This week your editor had the opportunity to travel to Helsinki, Finland
for Debconf5 - thanks to the conference organizers for making this
possible! The following article is based on a round table discussion
on Debian Derivatives, lead by Benjamin "Mako" Hill, and a talk by Andreas
Tille titled 'CDD - Custom Debian Distributions'.
Fledgling distribution projects often use a larger, more established
project as a base for beginning development. These days Debian is the most
popular distribution to use as a base for creating a new distribution. DistroWatch lists one hundred
twenty-nine projects based on Debian. The LWN Distribution list identifies
nearly one hundred distributions with roots in Debian.
Some are derived distributions, some are custom Debian distributions
(CDDs). What's the difference? CDDs are part of the Debian Project
and appear on Debian CDD
website. Anything else can be considered a derivative.

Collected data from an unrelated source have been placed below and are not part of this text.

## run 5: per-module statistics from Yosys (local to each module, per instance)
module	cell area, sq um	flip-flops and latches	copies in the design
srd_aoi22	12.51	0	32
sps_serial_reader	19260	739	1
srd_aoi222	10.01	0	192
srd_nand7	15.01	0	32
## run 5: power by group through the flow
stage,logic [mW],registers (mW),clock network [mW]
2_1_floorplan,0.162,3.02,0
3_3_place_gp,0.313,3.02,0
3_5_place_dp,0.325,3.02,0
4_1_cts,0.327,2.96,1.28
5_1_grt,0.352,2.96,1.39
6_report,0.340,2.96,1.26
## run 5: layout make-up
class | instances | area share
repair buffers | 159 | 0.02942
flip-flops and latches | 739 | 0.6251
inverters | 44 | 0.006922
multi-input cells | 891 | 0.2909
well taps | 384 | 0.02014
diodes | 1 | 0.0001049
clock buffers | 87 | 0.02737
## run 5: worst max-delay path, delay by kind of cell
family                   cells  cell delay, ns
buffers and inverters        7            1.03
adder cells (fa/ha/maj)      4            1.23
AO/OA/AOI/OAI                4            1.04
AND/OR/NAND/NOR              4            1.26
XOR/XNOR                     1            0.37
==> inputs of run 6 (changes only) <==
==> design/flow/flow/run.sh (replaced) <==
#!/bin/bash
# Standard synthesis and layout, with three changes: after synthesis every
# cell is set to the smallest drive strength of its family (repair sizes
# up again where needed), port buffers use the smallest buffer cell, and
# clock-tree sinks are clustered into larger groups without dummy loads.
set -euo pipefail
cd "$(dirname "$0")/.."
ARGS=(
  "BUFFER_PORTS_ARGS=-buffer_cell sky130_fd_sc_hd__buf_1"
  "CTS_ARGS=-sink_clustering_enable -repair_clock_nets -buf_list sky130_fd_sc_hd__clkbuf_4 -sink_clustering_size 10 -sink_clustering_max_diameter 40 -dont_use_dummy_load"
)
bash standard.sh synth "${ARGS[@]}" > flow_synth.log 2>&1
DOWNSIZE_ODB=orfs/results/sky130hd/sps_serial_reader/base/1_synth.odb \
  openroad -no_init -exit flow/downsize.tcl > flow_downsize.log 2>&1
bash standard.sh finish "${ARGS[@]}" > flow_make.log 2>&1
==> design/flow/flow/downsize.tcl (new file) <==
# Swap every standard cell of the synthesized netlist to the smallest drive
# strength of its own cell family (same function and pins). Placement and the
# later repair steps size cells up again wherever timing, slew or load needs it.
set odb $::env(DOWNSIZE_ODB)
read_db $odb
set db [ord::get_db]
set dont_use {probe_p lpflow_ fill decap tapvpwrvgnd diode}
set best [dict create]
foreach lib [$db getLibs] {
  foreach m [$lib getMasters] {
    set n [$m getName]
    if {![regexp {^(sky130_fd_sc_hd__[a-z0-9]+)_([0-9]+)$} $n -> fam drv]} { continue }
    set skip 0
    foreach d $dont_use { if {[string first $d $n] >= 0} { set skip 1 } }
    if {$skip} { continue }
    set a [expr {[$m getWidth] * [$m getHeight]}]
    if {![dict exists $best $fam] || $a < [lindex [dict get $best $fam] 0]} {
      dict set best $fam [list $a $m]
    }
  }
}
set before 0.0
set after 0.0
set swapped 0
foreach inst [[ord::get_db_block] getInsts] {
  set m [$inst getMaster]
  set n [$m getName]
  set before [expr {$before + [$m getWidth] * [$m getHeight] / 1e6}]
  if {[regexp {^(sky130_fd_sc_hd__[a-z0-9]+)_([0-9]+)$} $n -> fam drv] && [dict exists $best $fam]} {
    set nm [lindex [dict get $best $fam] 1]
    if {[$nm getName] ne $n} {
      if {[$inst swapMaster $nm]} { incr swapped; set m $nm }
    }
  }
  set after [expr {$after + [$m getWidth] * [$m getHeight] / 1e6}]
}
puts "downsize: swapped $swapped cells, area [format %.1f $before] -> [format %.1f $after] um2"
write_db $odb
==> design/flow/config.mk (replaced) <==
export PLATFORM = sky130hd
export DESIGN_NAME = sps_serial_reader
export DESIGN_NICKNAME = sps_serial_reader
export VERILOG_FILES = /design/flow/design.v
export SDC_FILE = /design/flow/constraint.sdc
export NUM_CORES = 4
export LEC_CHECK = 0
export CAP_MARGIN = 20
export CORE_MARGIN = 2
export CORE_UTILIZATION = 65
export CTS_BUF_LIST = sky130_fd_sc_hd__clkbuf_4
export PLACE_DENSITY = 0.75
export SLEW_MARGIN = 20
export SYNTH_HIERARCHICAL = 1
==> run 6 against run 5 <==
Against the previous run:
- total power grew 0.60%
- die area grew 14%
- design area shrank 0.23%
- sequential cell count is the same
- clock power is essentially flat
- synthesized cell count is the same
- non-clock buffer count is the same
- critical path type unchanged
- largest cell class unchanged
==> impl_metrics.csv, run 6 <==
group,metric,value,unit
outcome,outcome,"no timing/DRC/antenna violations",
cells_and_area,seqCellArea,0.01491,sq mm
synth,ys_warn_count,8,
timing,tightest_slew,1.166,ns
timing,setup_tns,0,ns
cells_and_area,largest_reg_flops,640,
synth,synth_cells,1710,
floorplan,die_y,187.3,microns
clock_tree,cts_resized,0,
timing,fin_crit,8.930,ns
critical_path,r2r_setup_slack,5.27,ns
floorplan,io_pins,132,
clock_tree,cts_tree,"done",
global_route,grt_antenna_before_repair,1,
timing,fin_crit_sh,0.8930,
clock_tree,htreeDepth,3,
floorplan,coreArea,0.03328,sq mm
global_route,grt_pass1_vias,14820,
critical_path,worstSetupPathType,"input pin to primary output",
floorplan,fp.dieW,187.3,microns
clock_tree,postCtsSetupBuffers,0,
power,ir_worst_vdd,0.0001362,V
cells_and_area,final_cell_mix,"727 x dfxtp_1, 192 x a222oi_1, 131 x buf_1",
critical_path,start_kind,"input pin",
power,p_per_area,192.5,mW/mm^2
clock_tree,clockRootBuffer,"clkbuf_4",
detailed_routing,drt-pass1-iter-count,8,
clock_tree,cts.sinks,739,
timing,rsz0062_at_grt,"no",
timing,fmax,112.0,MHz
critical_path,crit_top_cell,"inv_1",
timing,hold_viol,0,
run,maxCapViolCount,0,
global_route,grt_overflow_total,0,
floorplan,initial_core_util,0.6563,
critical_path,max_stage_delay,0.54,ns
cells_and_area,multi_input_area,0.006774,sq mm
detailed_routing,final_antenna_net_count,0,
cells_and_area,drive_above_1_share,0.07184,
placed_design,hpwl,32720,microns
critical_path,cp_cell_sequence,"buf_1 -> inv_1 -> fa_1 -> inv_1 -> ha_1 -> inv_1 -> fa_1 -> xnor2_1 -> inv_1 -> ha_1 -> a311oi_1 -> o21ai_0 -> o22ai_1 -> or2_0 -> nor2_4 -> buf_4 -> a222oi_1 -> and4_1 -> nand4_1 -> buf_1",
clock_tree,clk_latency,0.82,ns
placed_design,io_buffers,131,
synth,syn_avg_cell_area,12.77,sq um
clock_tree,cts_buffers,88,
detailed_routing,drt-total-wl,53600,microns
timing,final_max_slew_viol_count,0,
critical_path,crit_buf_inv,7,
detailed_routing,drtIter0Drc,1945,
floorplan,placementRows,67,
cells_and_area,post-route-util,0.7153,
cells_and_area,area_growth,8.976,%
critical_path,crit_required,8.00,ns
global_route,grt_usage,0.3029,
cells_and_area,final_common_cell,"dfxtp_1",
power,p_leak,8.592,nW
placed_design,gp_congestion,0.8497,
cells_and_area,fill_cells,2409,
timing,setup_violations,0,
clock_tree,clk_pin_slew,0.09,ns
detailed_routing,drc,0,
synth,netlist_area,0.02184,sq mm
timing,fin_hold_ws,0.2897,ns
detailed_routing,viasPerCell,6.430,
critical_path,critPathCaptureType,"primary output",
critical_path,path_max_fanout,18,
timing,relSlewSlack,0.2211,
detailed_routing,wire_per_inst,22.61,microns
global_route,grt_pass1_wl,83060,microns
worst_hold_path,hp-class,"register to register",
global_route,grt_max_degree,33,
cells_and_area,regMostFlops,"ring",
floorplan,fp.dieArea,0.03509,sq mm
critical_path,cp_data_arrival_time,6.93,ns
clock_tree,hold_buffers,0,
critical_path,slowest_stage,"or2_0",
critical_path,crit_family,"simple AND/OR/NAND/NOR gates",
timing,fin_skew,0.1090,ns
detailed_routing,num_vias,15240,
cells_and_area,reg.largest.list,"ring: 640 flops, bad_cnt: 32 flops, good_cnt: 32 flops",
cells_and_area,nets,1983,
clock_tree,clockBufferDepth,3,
Context: an optimization exercise on an open-source flow, tuned for small area, a short achievable clock period and few clock cycles per item. The choices shown serve that exercise and are no tape-out recipe.
RTL that was checked went through simulation tests only; none was proved equivalent to the original.
Power and IR drop assume default switching activity.

== the previous run ==
==> flow/design.v <==
module pfde_seq (
    input  wire        clk,
    input  wire        rst,           
    input  wire        cmd_valid,
    output wire        cmd_ready,
    input  wire [15:0] cmd_count,     
    input  wire        in_valid,
    output reg         in_ready,
    input  wire [7:0]  in_data,
    output reg         out_valid,
    input  wire        out_ready,
    output reg  [31:0] out_id,
    output reg         done,          
    output wire        err,
    output wire [3:0]  err_code,
    output reg  [19:0] consumed
);
    localparam [2:0] S_IDLE = 3'd0,
                     S_BV0  = 3'd1,    
                     S_BV1  = 3'd2,    
                     S_BV2  = 3'd3,    
                     S_HDR  = 3'd4,    
                     S_FOR  = 3'd5,    
                     S_CON  = 3'd6,    
                     S_FIN  = 3'd7;    
    reg  [2:0]  state;
    reg  [15:0] rem;        
    reg  [7:0]  bl;         
    reg         lastblk;    
    reg  [5:0]  bw;         
    reg         wide;       
    reg         st2;        
    reg  [31:0] q;          
    reg  [5:0]  bcnt;       
    reg         pv;         
    reg  [15:0] pe;         
    reg         phi;        
    reg         pfin;       
    reg         bv3;        
    reg         ec3, ec2, ec1;    
    assign err_code = {ec3, ec2, ec1, ec3};
    assign err      = ec1;
    function [15:0] rev16(input [15:0] x);
        integer i;
        for (i = 0; i < 16; i = i + 1) rev16[i] = x[15 - i];
    endfunction
    function [7:0] rev8(input [7:0] x);
        integer i;
        for (i = 0; i < 8; i = i + 1) rev8[i] = x[7 - i];
    endfunction
    function [15:0] tmask(input [4:0] k);
        integer i;
        for (i = 0; i < 16; i = i + 1) tmask[i] = (k > i);
    endfunction
    wire out_free = !out_valid || out_ready;
    wire s2_go  = pv && (phi || out_free);
    wire p_free = !pv || s2_go;
    wire [4:0] klo  = wide ? 5'd16 : bw[4:0];             
    wire [4:0] khi  = bw[5] ? 5'd16 : {1'b0, bw[3:0]};    
    wire [4:0] kcur = st2 ? khi : klo;
    wire [15:0] mlo = tmask(klo);
    wire [15:0] mhi = wide ? tmask(khi) : 16'd0;
    wire more1 = (bl[7:1] != 7'd0);                       
    wire more2 = (bl[7:2] != 6'd0) || (bl[1] && bl[0]);   
    wire more3 = (bl[7:2] > 6'd1);                        
    wire rem_big = (rem[15:8] != 8'd0) || (rem[7] && (rem[6:0] != 7'd0));
    wire is_for = (state == S_FOR);
    wire is_con = (state == S_CON);
    wire have_lo = (bcnt >= {1'b0, klo});
    wire have_hi = (bcnt >= {1'b0, khi});
    wire have    = st2 ? have_hi : have_lo;
    wire [6:0] b1 = {1'b0, bw};
    wire [6:0] b2 = {bw, 1'b0};
    wire [6:0] thr   = (wide && more2) ? 7'd127 :
                       ((more1 ? b2 : b1) - (st2 ? 7'd16 : 7'd0));
    wire [6:0] thr_s = (!wide)        ? (more2 ? b2 : b1) :
                       (!st2)         ? (more2 ? 7'd127 : ((more1 ? b2 : b1) - 7'd16)) :
                                        (more3 ? 7'd127 : (more2 ? b2 : b1));
    wire con_full = (bcnt >= bw);
    wire con_full8 = ({1'b0, bcnt} + 7'd8 >= b1);
    wire con_run  = bcnt[5];
    wire con_pad  = is_con && !in_ready && !con_run;   
    wire step   = is_for && have && p_free;
    wire fin    = !wide || st2;                           
    wire cemit  = is_con && con_run && !pv && out_free;
    wire id_end = (step && fin) || cemit;
    assign cmd_ready = (state == S_IDLE);
    wire byte_in = in_valid && in_ready;
    wire [46:0] qx  = {q[30:0], 16'd0};
    wire [30:0] sh4 = bcnt[4] ? qx[46:16] : qx[30:0];
    wire [22:0] sh3 = bcnt[3] ? sh4[30:8] : sh4[22:0];
    wire [18:0] sh2 = bcnt[2] ? sh3[22:4] : sh3[18:0];
    wire [16:0] sh1 = bcnt[1] ? sh2[18:2] : sh2[16:0];
    wire [15:0] sh0 = bcnt[0] ? sh1[16:1] : sh1[15:0];
    wire [15:0] ext = rev16(sh0) & (st2 ? mhi : mlo);
    wire        sel_con = !pv;
    wire [31:0] addend  = sel_con ? {rev16(q[15:0]), rev16(q[31:16])} :
                          phi     ? {pe, 16'd0} : {16'd0, pe};
    wire        add_ci  = sel_con || !phi;
    wire [31:0] ag0 = out_id & addend;
    wire [31:0] ap0 = out_id ^ addend;
    wire [31:0] ag [0:5];
    wire [31:0] ap [0:5];
    assign ag[0] = {ag0[31:1], ag0[0] | (ap0[0] & add_ci)};
    assign ap[0] = ap0;
    genvar lv, bt;
    generate
        for (lv = 0; lv < 5; lv = lv + 1) begin : g_lv
            for (bt = 0; bt < 32; bt = bt + 1) begin : g_bt
                if (((bt >> lv) & 1) == 1) begin : g_op
                    localparam integer J = ((bt >> lv) << lv) - 1;
                    assign ag[lv+1][bt] = ag[lv][bt] | (ap[lv][bt] & ag[lv][J]);
                    assign ap[lv+1][bt] = ap[lv][bt] & ap[lv][J];
                end else begin : g_pass
                    assign ag[lv+1][bt] = ag[lv][bt];
                    assign ap[lv+1][bt] = ap[lv][bt];
                end
            end
        end
    endgenerate
    wire [31:0] sum = ap0 ^ {ag[5][30:0], add_ci};
    wire [5:0] bc_8   = bcnt + 6'd8;
    wire [5:0] bc_k   = bcnt - {1'b0, kcur};
    wire [5:0] bc_8k  = bc_8 - {1'b0, kcur};
    wire [5:0] bcnt_n = step ? (byte_in ? bc_8k : bc_k) :
                        ((byte_in || con_pad) ? bc_8 : bcnt);
    wire [6:0] thr_n  = step ? thr_s : thr;
    wire ir_for = (bcnt_n <= 6'd23) && ({1'b0, bcnt_n} < thr_n);
    wire [7:0] cmask = (con_full8 && (bw[2:0] != 3'd0)) ? ~(8'hFF << bw[2:0]) : 8'hFF;
    wire [7:0] qin   = is_con ? (in_data & cmask) : in_data;
    wire [5:0] hdr_b    = in_data[5:0];
    wire [1:0] hdr_type = in_data[7:6];
    always @(posedge clk) begin
        if (rst) begin
            state     <= S_IDLE;
            in_ready  <= 1'b0;
            out_valid <= 1'b0;
            pv        <= 1'b0;
            done      <= 1'b0;
        end else begin
            done <= 1'b0;
            if (out_valid && out_ready)
                out_valid <= 1'b0;
            if (byte_in)
                consumed <= consumed + 20'd1;
            if (s2_go || cemit) begin
                out_id <= sum;
                if (s2_go ? pfin : 1'b1)
                    out_valid <= 1'b1;
            end
            if (step) begin
                pv   <= 1'b1;
                pe   <= ext;
                phi  <= st2;
                pfin <= fin;
            end else if (s2_go)
                pv <= 1'b0;
            case (state)
            S_IDLE: begin
                in_ready <= cmd_valid && (cmd_count != 16'd0);
                if (cmd_valid) begin
                    consumed <= 20'd0;
                    ec3 <= 1'b0;
                    ec2 <= 1'b0;
                    ec1 <= 1'b0;
                    rem <= cmd_count - 16'd1;
                    state <= (cmd_count == 16'd0) ? S_FIN : S_BV0;
                end
            end
            S_BV0: begin
                if (byte_in) begin
                    bv3 <= in_data[6];
                    if (in_data[7:5] == 3'b111) begin
                        ec1      <= 1'b1;     
                        in_ready <= 1'b0;
                        state    <= S_FIN;
                    end else if (!in_data[7]) begin
                        out_id    <= {25'd0, in_data[6:0]};
                        out_valid <= 1'b1;
                        in_ready  <= (rem != 16'd0);
                        state     <= (rem == 16'd0) ? S_FIN : S_HDR;
                    end else if (!in_data[6]) begin
                        out_id <= {18'd0, in_data[5:0], 8'd0};
                        state  <= S_BV1;
                    end else begin
                        out_id <= {11'd0, in_data[4:0], 16'd0};
                        state  <= S_BV1;
                    end
                end
            end
            S_BV1: begin
                if (byte_in) begin
                    out_id[7:0] <= in_data;
                    if (!bv3) begin
                        out_valid <= 1'b1;
                        in_ready  <= (rem != 16'd0);
                        state     <= (rem == 16'd0) ? S_FIN : S_HDR;
                    end else
                        state <= S_BV2;
                end
            end
            S_BV2: begin
                if (byte_in) begin
                    out_id[15:8] <= in_data;
                    out_valid    <= 1'b1;
                    in_ready     <= (rem != 16'd0);
                    state        <= (rem == 16'd0) ? S_FIN : S_HDR;
                end
            end
            S_HDR: begin
                if (byte_in) begin
                    bw   <= hdr_b;
                    wide <= (hdr_b > 6'd16);
                    st2  <= 1'b0;
                    bcnt <= 6'd0;
                    lastblk <= !rem_big;
                    if (rem_big) begin
                        bl  <= 8'd128;
                        rem <= {rem[15:7] - 9'd1, rem[6:0]};
                    end else
                        bl  <= rem[7:0];
                    in_ready <= (hdr_type == 2'd0 || hdr_type == 2'd3) &&
                                (hdr_b <= 6'd32) && (hdr_b != 6'd0);
                    if (hdr_b > 6'd32) begin
                        ec2   <= 1'b1;     
                        ec1   <= 1'b1;
                        state <= S_FIN;
                    end else if (hdr_type == 2'd3 && hdr_b != 6'd0)
                        state <= S_CON;
                    else if (hdr_type == 2'd0 || hdr_type == 2'd3)
                        state <= S_FOR;      
                    else begin
                        ec3   <= 1'b1;     
                        ec1   <= 1'b1;
                        state <= S_FIN;
                    end
                end
            end
            S_FOR, S_CON: begin
                if (byte_in || con_pad)
                    q <= {q[23:0], byte_in ? rev8(qin) : 8'd0};
                bcnt <= bcnt_n;
                if (step && wide)
                    st2 <= !st2;
                in_ready <= is_for ? ir_for : (byte_in ? !con_full8 : !con_full);
                if (id_end) begin
                    bl <= bl - 8'd1;
                    if (!more1) begin
                        in_ready <= !lastblk;
                        state    <= lastblk ? S_FIN : S_HDR;
                    end
                end
            end
            default: begin  
                in_ready <= 1'b0;
                if (!pv && out_free) begin
                    done  <= 1'b1;
                    state <= S_IDLE;
                end
            end
            endcase
        end
    end
endmodule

Why is Debian such a popular starting point for CDDs and derivatives? One
reason is the large number of packages in the Debian archive, something for
almost every special interest. Why create a custom distribution? Most
often it's to get a subset of packages to focus on a particular interest,
or for a particular language. Whether it's a Chinese desktop or a live CD
with a good selection of security tools, many people want more focus from
Businesses don't want their employees to have access to thousands of
packages but they may want non-free applications or customized
configurations. Many users are overwhelmed by the size and complexity of
Debian and they appreciate a smaller distribution focused to their
interests. Specialized distributions provide preconfigured, easy to
install (or live CD) versions of the software they want, without the
clutter of thousands of packages that may not be well described, or not
described in a language they understand.
Some packages might be highly inappropriate for some users; for example,
the parents of the young children using Debian Jr. might not
want them to have access to hot babe.
Desktop users in China will appreciate a system where the default interface
is in a language they can read. Someone who wants forensic tools on a live
CD probably doesn't want a lot of games taking up space on that CD.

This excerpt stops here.